### Task directions
From the line with "the product steps." to the line with "cmd.dividend = num_abs[DW-1:0];", retype every line exactly, including those two, and leave out the rest of the data below.
___
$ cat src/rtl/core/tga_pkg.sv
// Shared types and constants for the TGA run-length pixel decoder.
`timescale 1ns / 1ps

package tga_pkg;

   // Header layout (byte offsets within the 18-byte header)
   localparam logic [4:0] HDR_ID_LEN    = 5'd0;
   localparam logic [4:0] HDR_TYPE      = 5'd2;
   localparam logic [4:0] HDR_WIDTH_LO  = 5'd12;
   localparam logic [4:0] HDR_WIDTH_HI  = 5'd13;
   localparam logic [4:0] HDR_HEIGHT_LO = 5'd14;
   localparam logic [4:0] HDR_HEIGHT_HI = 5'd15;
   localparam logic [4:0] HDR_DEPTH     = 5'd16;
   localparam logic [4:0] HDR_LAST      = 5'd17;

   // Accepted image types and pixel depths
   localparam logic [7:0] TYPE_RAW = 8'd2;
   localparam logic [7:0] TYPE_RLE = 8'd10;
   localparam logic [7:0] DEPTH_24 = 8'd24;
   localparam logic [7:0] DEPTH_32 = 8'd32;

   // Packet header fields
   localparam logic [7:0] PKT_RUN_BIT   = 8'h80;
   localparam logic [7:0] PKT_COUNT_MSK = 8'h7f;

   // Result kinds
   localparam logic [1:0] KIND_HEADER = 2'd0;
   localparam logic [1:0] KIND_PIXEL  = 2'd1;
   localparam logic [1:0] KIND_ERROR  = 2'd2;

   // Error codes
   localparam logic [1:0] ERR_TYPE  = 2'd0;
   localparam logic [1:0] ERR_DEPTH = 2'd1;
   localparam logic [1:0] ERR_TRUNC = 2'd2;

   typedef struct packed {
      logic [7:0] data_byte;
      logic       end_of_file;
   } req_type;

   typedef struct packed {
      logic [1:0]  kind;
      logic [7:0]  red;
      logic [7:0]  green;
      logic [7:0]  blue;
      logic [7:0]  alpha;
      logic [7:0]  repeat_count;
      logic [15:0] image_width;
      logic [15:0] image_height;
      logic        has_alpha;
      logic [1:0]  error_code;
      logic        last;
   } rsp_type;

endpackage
___
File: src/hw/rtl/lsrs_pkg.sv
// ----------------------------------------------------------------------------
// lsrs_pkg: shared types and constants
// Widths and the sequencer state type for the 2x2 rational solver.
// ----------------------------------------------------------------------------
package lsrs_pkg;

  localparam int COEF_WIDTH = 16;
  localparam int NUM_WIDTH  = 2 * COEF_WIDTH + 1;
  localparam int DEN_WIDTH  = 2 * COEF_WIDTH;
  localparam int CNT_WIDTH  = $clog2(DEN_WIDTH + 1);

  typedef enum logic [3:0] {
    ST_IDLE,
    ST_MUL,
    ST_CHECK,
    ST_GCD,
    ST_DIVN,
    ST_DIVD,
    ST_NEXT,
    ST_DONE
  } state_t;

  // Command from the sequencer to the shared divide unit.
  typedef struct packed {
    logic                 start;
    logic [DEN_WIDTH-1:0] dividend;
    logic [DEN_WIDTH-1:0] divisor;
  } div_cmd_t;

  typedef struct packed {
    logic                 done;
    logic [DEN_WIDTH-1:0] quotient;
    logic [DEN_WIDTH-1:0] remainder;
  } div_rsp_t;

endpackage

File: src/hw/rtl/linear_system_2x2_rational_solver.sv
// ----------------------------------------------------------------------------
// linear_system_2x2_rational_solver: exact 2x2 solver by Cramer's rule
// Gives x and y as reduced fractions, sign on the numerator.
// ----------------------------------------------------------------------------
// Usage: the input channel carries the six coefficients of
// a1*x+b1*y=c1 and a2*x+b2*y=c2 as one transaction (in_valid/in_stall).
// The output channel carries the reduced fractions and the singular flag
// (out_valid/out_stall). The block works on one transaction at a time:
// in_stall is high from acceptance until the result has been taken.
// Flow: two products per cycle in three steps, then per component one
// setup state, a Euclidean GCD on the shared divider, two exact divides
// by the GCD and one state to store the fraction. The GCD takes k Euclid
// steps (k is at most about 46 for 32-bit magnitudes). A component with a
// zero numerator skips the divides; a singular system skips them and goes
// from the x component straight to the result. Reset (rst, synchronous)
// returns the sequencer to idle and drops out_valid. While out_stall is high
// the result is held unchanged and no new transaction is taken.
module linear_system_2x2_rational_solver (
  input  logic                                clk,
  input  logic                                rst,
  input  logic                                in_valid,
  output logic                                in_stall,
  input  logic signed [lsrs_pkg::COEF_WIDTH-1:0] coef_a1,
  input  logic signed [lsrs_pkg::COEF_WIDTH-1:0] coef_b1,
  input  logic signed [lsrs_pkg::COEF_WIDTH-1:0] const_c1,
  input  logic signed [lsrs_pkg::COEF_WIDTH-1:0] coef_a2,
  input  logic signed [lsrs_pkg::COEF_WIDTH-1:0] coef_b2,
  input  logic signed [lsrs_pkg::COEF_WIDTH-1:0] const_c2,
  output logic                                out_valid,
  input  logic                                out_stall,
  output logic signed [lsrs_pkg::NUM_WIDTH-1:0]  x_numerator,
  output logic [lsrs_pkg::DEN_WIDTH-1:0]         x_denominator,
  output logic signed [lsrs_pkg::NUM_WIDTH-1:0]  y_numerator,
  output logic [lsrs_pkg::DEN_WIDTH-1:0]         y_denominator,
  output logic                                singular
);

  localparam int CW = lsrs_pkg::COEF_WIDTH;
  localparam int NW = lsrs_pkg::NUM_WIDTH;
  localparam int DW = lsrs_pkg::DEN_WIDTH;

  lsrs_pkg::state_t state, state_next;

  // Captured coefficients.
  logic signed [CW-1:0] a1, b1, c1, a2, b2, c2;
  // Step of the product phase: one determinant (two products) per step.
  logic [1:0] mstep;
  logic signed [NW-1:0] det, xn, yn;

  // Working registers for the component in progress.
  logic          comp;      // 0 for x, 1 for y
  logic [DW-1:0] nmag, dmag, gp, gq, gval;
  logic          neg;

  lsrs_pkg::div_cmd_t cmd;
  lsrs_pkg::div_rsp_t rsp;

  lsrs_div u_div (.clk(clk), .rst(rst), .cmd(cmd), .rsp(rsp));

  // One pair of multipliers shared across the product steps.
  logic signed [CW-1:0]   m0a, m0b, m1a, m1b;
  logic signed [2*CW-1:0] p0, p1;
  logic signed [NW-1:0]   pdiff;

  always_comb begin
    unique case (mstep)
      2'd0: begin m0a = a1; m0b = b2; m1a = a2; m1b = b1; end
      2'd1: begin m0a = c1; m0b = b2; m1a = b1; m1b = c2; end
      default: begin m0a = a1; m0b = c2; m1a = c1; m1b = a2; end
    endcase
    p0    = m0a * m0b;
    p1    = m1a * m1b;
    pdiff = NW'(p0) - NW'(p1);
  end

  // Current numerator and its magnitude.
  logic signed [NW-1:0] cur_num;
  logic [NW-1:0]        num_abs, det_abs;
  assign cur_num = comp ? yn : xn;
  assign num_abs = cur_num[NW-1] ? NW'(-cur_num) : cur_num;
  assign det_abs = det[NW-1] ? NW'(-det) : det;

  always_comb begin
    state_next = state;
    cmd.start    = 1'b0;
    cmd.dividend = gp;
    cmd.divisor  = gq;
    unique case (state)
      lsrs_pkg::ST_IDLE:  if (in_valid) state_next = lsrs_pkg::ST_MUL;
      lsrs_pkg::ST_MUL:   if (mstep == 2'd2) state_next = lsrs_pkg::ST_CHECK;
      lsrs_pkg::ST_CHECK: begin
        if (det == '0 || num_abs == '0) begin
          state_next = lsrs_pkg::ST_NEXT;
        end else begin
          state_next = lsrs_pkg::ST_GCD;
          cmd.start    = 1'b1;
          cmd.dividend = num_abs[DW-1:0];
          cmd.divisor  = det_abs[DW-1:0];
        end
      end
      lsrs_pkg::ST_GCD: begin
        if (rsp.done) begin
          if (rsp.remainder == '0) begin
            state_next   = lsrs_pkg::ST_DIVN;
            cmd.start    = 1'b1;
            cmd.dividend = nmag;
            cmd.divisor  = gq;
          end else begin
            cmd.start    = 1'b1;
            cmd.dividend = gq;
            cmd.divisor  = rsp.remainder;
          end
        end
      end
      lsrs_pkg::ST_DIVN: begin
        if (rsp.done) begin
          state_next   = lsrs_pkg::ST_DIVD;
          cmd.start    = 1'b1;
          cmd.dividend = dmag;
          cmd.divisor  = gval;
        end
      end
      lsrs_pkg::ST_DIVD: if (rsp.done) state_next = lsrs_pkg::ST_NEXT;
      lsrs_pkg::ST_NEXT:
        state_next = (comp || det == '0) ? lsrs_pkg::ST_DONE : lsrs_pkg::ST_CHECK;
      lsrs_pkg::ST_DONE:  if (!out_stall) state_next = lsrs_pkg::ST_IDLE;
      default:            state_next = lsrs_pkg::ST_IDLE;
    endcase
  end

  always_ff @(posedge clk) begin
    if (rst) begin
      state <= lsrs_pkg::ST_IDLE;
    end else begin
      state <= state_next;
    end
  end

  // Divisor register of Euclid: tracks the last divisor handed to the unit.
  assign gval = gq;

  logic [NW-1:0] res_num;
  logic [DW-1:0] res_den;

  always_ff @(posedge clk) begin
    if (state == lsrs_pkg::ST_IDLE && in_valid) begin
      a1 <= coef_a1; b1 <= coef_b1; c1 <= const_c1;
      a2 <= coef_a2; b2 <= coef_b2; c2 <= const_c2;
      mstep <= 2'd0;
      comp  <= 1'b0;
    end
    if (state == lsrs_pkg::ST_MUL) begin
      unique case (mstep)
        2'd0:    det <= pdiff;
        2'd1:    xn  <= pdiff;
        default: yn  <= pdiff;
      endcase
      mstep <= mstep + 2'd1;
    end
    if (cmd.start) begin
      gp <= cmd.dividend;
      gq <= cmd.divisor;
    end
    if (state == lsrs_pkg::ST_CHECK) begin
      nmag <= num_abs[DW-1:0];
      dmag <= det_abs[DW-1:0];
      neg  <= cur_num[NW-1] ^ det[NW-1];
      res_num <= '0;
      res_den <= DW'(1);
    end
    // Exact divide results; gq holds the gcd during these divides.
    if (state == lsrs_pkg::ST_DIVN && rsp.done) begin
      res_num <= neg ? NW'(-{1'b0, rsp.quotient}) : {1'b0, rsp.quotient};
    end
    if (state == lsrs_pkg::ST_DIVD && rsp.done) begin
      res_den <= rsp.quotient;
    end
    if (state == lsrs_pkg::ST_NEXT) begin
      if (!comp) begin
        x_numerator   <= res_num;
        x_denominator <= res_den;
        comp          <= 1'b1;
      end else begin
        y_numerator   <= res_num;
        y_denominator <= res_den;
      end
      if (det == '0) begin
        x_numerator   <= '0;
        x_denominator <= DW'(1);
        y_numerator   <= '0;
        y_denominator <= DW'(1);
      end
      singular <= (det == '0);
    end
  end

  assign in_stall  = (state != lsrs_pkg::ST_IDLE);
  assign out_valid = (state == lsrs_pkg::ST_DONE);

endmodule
___
### Solved problem
  // One pair of multipliers shared across the product steps.
  logic signed [CW-1:0]   m0a, m0b, m1a, m1b;
  logic signed [2*CW-1:0] p0, p1;
  logic signed [NW-1:0]   pdiff;

  always_comb begin
    unique case (mstep)
      2'd0: begin m0a = a1; m0b = b2; m1a = a2; m1b = b1; end
      2'd1: begin m0a = c1; m0b = b2; m1a = b1; m1b = c2; end
      default: begin m0a = a1; m0b = c2; m1a = c1; m1b = a2; end
    endcase
    p0    = m0a * m0b;
    p1    = m1a * m1b;
    pdiff = NW'(p0) - NW'(p1);
  end

  // Current numerator and its magnitude.
  logic signed [NW-1:0] cur_num;
  logic [NW-1:0]        num_abs, det_abs;
  assign cur_num = comp ? yn : xn;
  assign num_abs = cur_num[NW-1] ? NW'(-cur_num) : cur_num;
  assign det_abs = det[NW-1] ? NW'(-det) : det;

  always_comb begin
    state_next = state;
    cmd.start    = 1'b0;
    cmd.dividend = gp;
    cmd.divisor  = gq;
    unique case (state)
      lsrs_pkg::ST_IDLE:  if (in_valid) state_next = lsrs_pkg::ST_MUL;
      lsrs_pkg::ST_MUL:   if (mstep == 2'd2) state_next = lsrs_pkg::ST_CHECK;
      lsrs_pkg::ST_CHECK: begin
        if (det == '0 || num_abs == '0) begin
          state_next = lsrs_pkg::ST_NEXT;
        end else begin
          state_next = lsrs_pkg::ST_GCD;
          cmd.start    = 1'b1;
          cmd.dividend = num_abs[DW-1:0];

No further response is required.